**What you need to do:** Restate verbatim the span of lines below between the line with "logic [SW-1:0] side_nxt;" and the line with "export PLACE_DENSITY = 0.4", including those two lines, and only that span.

**Data items:**
------------------------------------------------
**config.mk**
```make
export PLATFORM = sky130hd
export DESIGN_NAME = deque_with_bidirectional_readout_unit
export DESIGN_NICKNAME = d
export VERILOG_FILES = /design/src/hw/rtl/dq_pkg.sv /design/src/hw/rtl/dq_mem.sv /design/src/hw/rtl/deque_with_bidirectional_readout_unit.sv
export SDC_FILE = /design/constraint.sdc
export NUM_CORES = 1
export LEC_CHECK = 0
export BUFFER_PORTS_ARGS = -buffer_cell sky130_fd_sc_hd__clkbuf_2
export CORE_MARGIN = 4
export CORE_UTILIZATION = 47
export CTS_CLUSTER_SIZE = 12
export DETAILED_ROUTE_END_ITERATION = 16
export GPL_ROUTABILITY_DRIVEN = 0
export HOLD_SLACK_MARGIN = 0.15
export PLACE_DENSITY_LB_ADDON = 0.12
export SKIP_LAST_GASP = 1
export SLEW_MARGIN = 15
export SYNTH_ARGS = -nofsm -noshare
export SYNTH_HDL_FRONTEND = slang
export SYNTH_SLANG_ARGS = --single-unit
```
**constraint.sdc**
```tcl
create_clock -name i_clk -period 10 [get_ports i_clk]
set_input_delay 1 -clock i_clk [delete_from_list [all_inputs] [get_ports i_clk]]
set_output_delay 1 -clock i_clk [all_outputs]
set_load 0.01 [all_outputs]
```
File: src/rtl/i2cms_step.sv
// Next-state and result decode for one sequencer word.
module i2cms_step (
    input  i2cms_pkg::item_t      item,
    input  i2cms_pkg::seq_state_t st,
    input  logic [7:0]            rd_byte,
    output i2cms_pkg::seq_state_t st_next,
    output i2cms_pkg::result_t    res
);
    import i2cms_pkg::*;

    logic [7:0] code;
    logic [7:0] pos_inc;

    always_comb begin
        code    = item.d.status_code & ST_MASK;
        pos_inc = st.position + 8'd1;
        st_next = st;
        res     = '0;
        res.bus_action = ACT_NONE;

        unique case (item.func)
            FUNC_LOAD: begin
                // buffer write happens at accept time
            end
            FUNC_REQ: begin
                if (st.mode == MODE_IDLE) begin
                    res.accepted         = 1'b1;
                    res.bus_action       = ACT_START;
                    st_next.writes_total = item.d.write_count;
                    st_next.reads_total  = item.d.read_count;
                    st_next.position     = 8'd0;
                    if (item.d.write_count != 8'd0) begin
                        st_next.mode        = MODE_WR;
                        st_next.target_addr = item.d.slave_addr;
                    end else begin
                        st_next.mode        = MODE_RD;
                        st_next.target_addr = item.d.slave_addr | 8'h01;
                    end
                end
            end
            FUNC_STATUS: begin
                if (st.mode != MODE_IDLE) begin
                    unique case (code) inside
                        ST_START: begin
                            res.bus_action = ACT_SEND;
                            res.bus_byte   = st.target_addr;
                        end
                        ST_RSTART: begin
                            res.bus_action = ACT_SEND;
                            res.bus_byte   = st.target_addr | 8'h01;
                        end
                        ST_SLAW_ACK, ST_DATA_ACK: begin
                            if (st.mode == MODE_WR) begin
                                if (st.position < st.writes_total) begin
                                    res.bus_action   = ACT_SEND;
                                    res.bus_byte     = rd_byte;
                                    st_next.position = pos_inc;
                                end else if (st.reads_total != 8'd0) begin
                                    res.bus_action   = ACT_START;
                                    st_next.position = 8'd0;
                                    st_next.mode     = MODE_RD;
                                end else begin
                                    res.bus_action = ACT_STOP;
                                    res.done       = 1'b1;
                                    st_next.mode   = MODE_IDLE;
                                end
                            end
                        end
                        ST_SLAR_ACK: begin
                            // single-byte read is NACKed right away
                            res.bus_action = (st.reads_total > 8'd1) ? ACT_RDACK : ACT_RDNACK;
                        end
                        ST_RXD_ACK: begin
                            if (st.position < st.reads_total) begin
                                res.rx_valid = 1'b1;
                                res.rx_index = st.position;
                                res.rx_byte  = item.d.bus_rx_byte;
                            end
                            st_next.position = pos_inc;
                            res.bus_action = (({1'b0, pos_inc} + 9'd1) < {1'b0, st.reads_total})
                                           ? ACT_RDACK : ACT_RDNACK;
                        end
                        ST_RXD_NACK: begin
                            if (st.position < st.reads_total) begin
                                res.rx_valid = 1'b1;
                                res.rx_index = st.position;
                                res.rx_byte  = item.d.bus_rx_byte;
                            end
                            st_next.position = pos_inc;
                            res.bus_action   = ACT_STOP;
                            res.done         = 1'b1;
                            st_next.mode     = MODE_IDLE;
                        end
                        ST_SLAW_NACK, ST_DATA_NACK, ST_SLAR_NACK: begin
                            res.bus_action = ACT_STOP;
                            res.aborted    = 1'b1;
                            st_next.mode   = MODE_IDLE;
                        end
                        default: begin
                            // unknown status: no action
                        end
                    endcase
                end
            end
            default: begin
                // unused kind: no action
            end
        endcase

        res.busy = (st_next.mode != MODE_IDLE);
    end

endmodule

File: src/rtl/i2c_master_transfer_sequencer.sv
// I2C master transfer sequencer top level: buffer RAM, decode stage, output register.
// A word accepted into the decode holding register moves to the output register when that is free or draining.
// Throughput: one word per cycle while m_tready does not stall the output; the transmit buffer RAM read is
// overlapped with the previous word's decode through position forwarding.
// Reset: aresetn low, synchronous; clears mode to idle, counters and both valid flags.
// The transmit buffer is not cleared; unwritten entries read as unknown.
module i2c_master_transfer_sequencer (
    input  logic                              aclk,
    input  logic                              aresetn,
    input  logic                              s_tvalid,
    output logic                              s_tready,
    // slave_addr, write_count, read_count, load_index, load_byte, status_code, bus_rx_byte
    input  logic [i2cms_pkg::S_DATA_W-1:0]    s_tdata,
    // func
    input  logic [i2cms_pkg::FUNC_W-1:0]      s_tuser,
    output logic                              m_tvalid,
    input  logic                              m_tready,
    // accepted, bus_action, bus_byte, rx_valid, rx_index, rx_byte, done, aborted, busy
    output logic [i2cms_pkg::M_DATA_W-1:0]    m_tdata
);
    import i2cms_pkg::*;

    // transmit buffer, single port, registered read
    logic [7:0] tx_mem [BUF_DEPTH];
    logic [7:0] rd_byte_reg;

    // decode stage holding register
    logic       a_valid_reg;
    item_t      a_item_reg;

    seq_state_t st_reg;
    seq_state_t st_next;
    result_t    res;

    logic       m_valid_reg;
    result_t    m_data_reg;

    item_t                in_item;
    logic                 s_acc;
    logic                 a_adv;
    logic [BUF_IDX_W-1:0] rd_addr;

    assign in_item.func = s_tuser;
    assign in_item.d    = s_data_t'(s_tdata);

    // decode stage moves on whenever the output register is free or draining
    assign a_adv    = a_valid_reg && (!m_valid_reg || m_tready);
    assign s_tready = !a_valid_reg || a_adv;
    assign s_acc    = s_tvalid && s_tready;

    // read at the position the word in decode leaves behind
    assign rd_addr = a_adv ? st_next.position[BUF_IDX_W-1:0]
                           : st_reg.position[BUF_IDX_W-1:0];

    // loads write in order at accept, so a later read always sees them
    always_ff @(posedge aclk) begin
        if (s_acc) begin
            if (in_item.func == FUNC_LOAD) begin
                tx_mem[in_item.d.load_index[BUF_IDX_W-1:0]] <= in_item.d.load_byte;
            end else begin
                rd_byte_reg <= tx_mem[rd_addr];
            end
        end
    end

    i2cms_step u_step (
        .item    (a_item_reg),
        .st      (st_reg),
        .rd_byte (rd_byte_reg),
        .st_next (st_next),
        .res     (res)
    );

    always_ff @(posedge aclk) begin
        if (s_acc) begin
            a_item_reg <= in_item;
        end
        if (a_adv) begin
            m_data_reg <= res;
        end
    end

    always_ff @(posedge aclk) begin
        if (!aresetn) begin
            a_valid_reg         <= 1'b0;
            m_valid_reg         <= 1'b0;
            st_reg.mode         <= MODE_IDLE;
            st_reg.target_addr  <= 8'd0;
            st_reg.writes_total <= 8'd0;
            st_reg.reads_total  <= 8'd0;
            st_reg.position     <= 8'd0;
        end else begin
            if (s_acc) begin
                a_valid_reg <= 1'b1;
            end else if (a_adv) begin
                a_valid_reg <= 1'b0;
            end
            if (a_adv) begin
                m_valid_reg <= 1'b1;
                st_reg      <= st_next;
            end else if (m_tready) begin
                m_valid_reg <= 1'b0;
            end
        end
    end

    assign m_tvalid = m_valid_reg;
    assign m_tdata  = m_data_reg;

endmodule
[src/design/cai_pkg.sv]
// ----------------------------------------------------------------------------
// cai_pkg: shared constants for the constant-acceleration path interpolator
// Default word format and the number of interpolated axes.
// ----------------------------------------------------------------------------
package cai_pkg;

  localparam int WORD_BITS     = 32;
  localparam int FRACTION_BITS = 16;
  localparam int NUM_AXES      = 3;

  typedef struct packed {
    logic en;
    logic valid;
  } stage_ctl_t;

endpackage

[src/design/cai_front.sv]
// ----------------------------------------------------------------------------
// cai_front: input stage of the interpolator
// Registers the input item and forms the saturated time offsets and the
// velocity differences, split into magnitudes and signs for the divider.
// ----------------------------------------------------------------------------
module cai_front #(
  parameter int W = cai_pkg::WORD_BITS,
  parameter int F = cai_pkg::FRACTION_BITS,
  parameter int N = W + F,
  parameter int SW = 8 * W + 4
) (
  input  logic                clk,
  input  logic                rst_n,
  input  cai_pkg::stage_ctl_t ctl,
  input  logic signed [W-1:0] start_stamp,
  input  logic signed [W-1:0] start_x,
  input  logic signed [W-1:0] start_y,
  input  logic signed [W-1:0] start_heading,
  input  logic signed [W-1:0] start_vx,
  input  logic signed [W-1:0] start_vy,
  input  logic signed [W-1:0] start_omega,
  input  logic signed [W-1:0] end_stamp,
  input  logic signed [W-1:0] end_vx,
  input  logic signed [W-1:0] end_vy,
  input  logic signed [W-1:0] end_omega,
  input  logic signed [W-1:0] query_stamp,
  output logic                valid_o,
  output logic [W-1:0]        dmag_o,
  output logic [N-1:0]        qd_o [cai_pkg::NUM_AXES],
  output logic [SW-1:0]       side_o
);

  localparam int WIDE = 2 * W + 2;
  localparam logic signed [WIDE-1:0] WMAX_L = {{(W + 3){1'b0}}, {(W - 1){1'b1}}};
  localparam logic signed [WIDE-1:0] WMIN_L = ~WMAX_L;

  function automatic logic signed [W-1:0] sat(input logic signed [WIDE-1:0] v);
    logic signed [W-1:0] r;
    if (v > WMAX_L) r = {1'b0, {(W - 1){1'b1}}};
    else if (v < WMIN_L) r = {1'b1, {(W - 1){1'b0}}};
    else r = v[W-1:0];
    return r;
  endfunction

  logic signed [W-1:0] t_c, span_c;
  logic signed [W-1:0] v0_c [cai_pkg::NUM_AXES];
  logic signed [W-1:0] v1_c [cai_pkg::NUM_AXES];
  logic signed [W-1:0] p0_c [cai_pkg::NUM_AXES];
  logic signed [W-1:0] dv_c [cai_pkg::NUM_AXES];
  logic [cai_pkg::NUM_AXES-1:0] neg_c;
  logic [SW-1:0] side_nxt;
  logic [N-1:0]  qd_nxt [cai_pkg::NUM_AXES];
  logic [W-1:0]  dmag_nxt;
  logic          valid_r;
  logic [W-1:0]  dmag_r;
  logic [N-1:0]  qd_r [cai_pkg::NUM_AXES];
  logic [SW-1:0] side_r;

  always_comb begin
    p0_c[0] = start_x;
    p0_c[1] = start_y;
    p0_c[2] = start_heading;
    v0_c[0] = start_vx;
    v0_c[1] = start_vy;
    v0_c[2] = start_omega;
    v1_c[0] = end_vx;
    v1_c[1] = end_vy;
    v1_c[2] = end_omega;
    t_c = sat(WIDE'(query_stamp) - WIDE'(start_stamp));
    span_c = sat(WIDE'(end_stamp) - WIDE'(start_stamp));
    dmag_nxt = span_c[W-1] ? W'(-span_c) : W'(span_c);
    for (int i = 0; i < cai_pkg::NUM_AXES; i++) begin
      dv_c[i] = sat(WIDE'(v1_c[i]) - WIDE'(v0_c[i]));
      neg_c[i] = dv_c[i][W-1] ^ span_c[W-1];
      qd_nxt[i] = {(dv_c[i][W-1] ? W'(-dv_c[i]) : W'(dv_c[i])), {F{1'b0}}};
    end
    side_nxt = {query_stamp, t_c, (span_c == '0), neg_c,
                p0_c[2], p0_c[1], p0_c[0], v0_c[2], v0_c[1], v0_c[0]};
  end

  always_ff @(posedge clk) begin
    if (!rst_n) begin
      valid_r <= 1'b0;
    end else if (ctl.en) begin
      valid_r <= ctl.valid;
    end
  end

  always_ff @(posedge clk) begin
    if (ctl.en) begin
      dmag_r <= dmag_nxt;
      side_r <= side_nxt;
      for (int i = 0; i < cai_pkg::NUM_AXES; i++) begin
        qd_r[i] <= qd_nxt[i];
      end
    end
  end

  assign valid_o = valid_r;
  assign dmag_o  = dmag_r;
  assign qd_o    = qd_r;
  assign side_o  = side_r;

endmodule
<file path="config.mk">
export PLATFORM = sky130hd
export DESIGN_NAME = cai_div_step
export DESIGN_NICKNAME = d
export VERILOG_FILES = /design/src/design/cai_pkg.sv /design/src/design/cai_div_step.sv
export SDC_FILE = /design/constraint.sdc
export NUM_CORES = 1
export LEC_CHECK = 0
export ABC_AREA = 1
export ABC_CLOCK_PERIOD_IN_PS = 4400
export BUFFER_PORTS_ARGS = -buffer_cell sky130_fd_sc_hd__buf_2
export CAP_MARGIN = 40
export CORE_AREA = 2 2 413 415
export DETAILED_ROUTE_END_ITERATION = 7
export DIE_AREA = 0 0 415 417
export GPL_ROUTABILITY_DRIVEN = 0
export PLACE_DENSITY = 0.4
export SETUP_SLACK_MARGIN = 0.05
export SLEW_MARGIN = 10
export SYNTH_ARGS = -nofsm -noshare
export SYNTH_HDL_FRONTEND = slang
export SYNTH_SLANG_ARGS = --single-unit
</file>
<file path="constraint.sdc">
create_clock -name clk -period 4.4 [get_ports clk]
set_input_delay 0 -clock clk [delete_from_list [all_inputs] [get_ports clk]]
set_output_delay 0 -clock clk [all_outputs]
set_load 0.01 [all_outputs]
</file>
------------------------------------------------
**Written answer:**
  logic [SW-1:0] side_nxt;
  logic [N-1:0]  qd_nxt [cai_pkg::NUM_AXES];
  logic [W-1:0]  dmag_nxt;
  logic          valid_r;
  logic [W-1:0]  dmag_r;
  logic [N-1:0]  qd_r [cai_pkg::NUM_AXES];
  logic [SW-1:0] side_r;

  always_comb begin
    p0_c[0] = start_x;
    p0_c[1] = start_y;
    p0_c[2] = start_heading;
    v0_c[0] = start_vx;
    v0_c[1] = start_vy;
    v0_c[2] = start_omega;
    v1_c[0] = end_vx;
    v1_c[1] = end_vy;
    v1_c[2] = end_omega;
    t_c = sat(WIDE'(query_stamp) - WIDE'(start_stamp));
    span_c = sat(WIDE'(end_stamp) - WIDE'(start_stamp));
    dmag_nxt = span_c[W-1] ? W'(-span_c) : W'(span_c);
    for (int i = 0; i < cai_pkg::NUM_AXES; i++) begin
      dv_c[i] = sat(WIDE'(v1_c[i]) - WIDE'(v0_c[i]));
      neg_c[i] = dv_c[i][W-1] ^ span_c[W-1];
      qd_nxt[i] = {(dv_c[i][W-1] ? W'(-dv_c[i]) : W'(dv_c[i])), {F{1'b0}}};
    end
    side_nxt = {query_stamp, t_c, (span_c == '0), neg_c,
                p0_c[2], p0_c[1], p0_c[0], v0_c[2], v0_c[1], v0_c[0]};
  end

  always_ff @(posedge clk) begin
    if (!rst_n) begin
      valid_r <= 1'b0;
    end else if (ctl.en) begin
      valid_r <= ctl.valid;
    end
  end

  always_ff @(posedge clk) begin
    if (ctl.en) begin
      dmag_r <= dmag_nxt;
      side_r <= side_nxt;
      for (int i = 0; i < cai_pkg::NUM_AXES; i++) begin
        qd_r[i] <= qd_nxt[i];
      end
    end
  end

  assign valid_o = valid_r;
  assign dmag_o  = dmag_r;
  assign qd_o    = qd_r;
  assign side_o  = side_r;

endmodule
<file path="config.mk">
export PLATFORM = sky130hd
export DESIGN_NAME = cai_div_step
export DESIGN_NICKNAME = d
export VERILOG_FILES = /design/src/design/cai_pkg.sv /design/src/design/cai_div_step.sv
export SDC_FILE = /design/constraint.sdc
export NUM_CORES = 1
export LEC_CHECK = 0
export ABC_AREA = 1
export ABC_CLOCK_PERIOD_IN_PS = 4400
export BUFFER_PORTS_ARGS = -buffer_cell sky130_fd_sc_hd__buf_2
export CAP_MARGIN = 40
export CORE_AREA = 2 2 413 415
export DETAILED_ROUTE_END_ITERATION = 7
export DIE_AREA = 0 0 415 417
export GPL_ROUTABILITY_DRIVEN = 0
export PLACE_DENSITY = 0.4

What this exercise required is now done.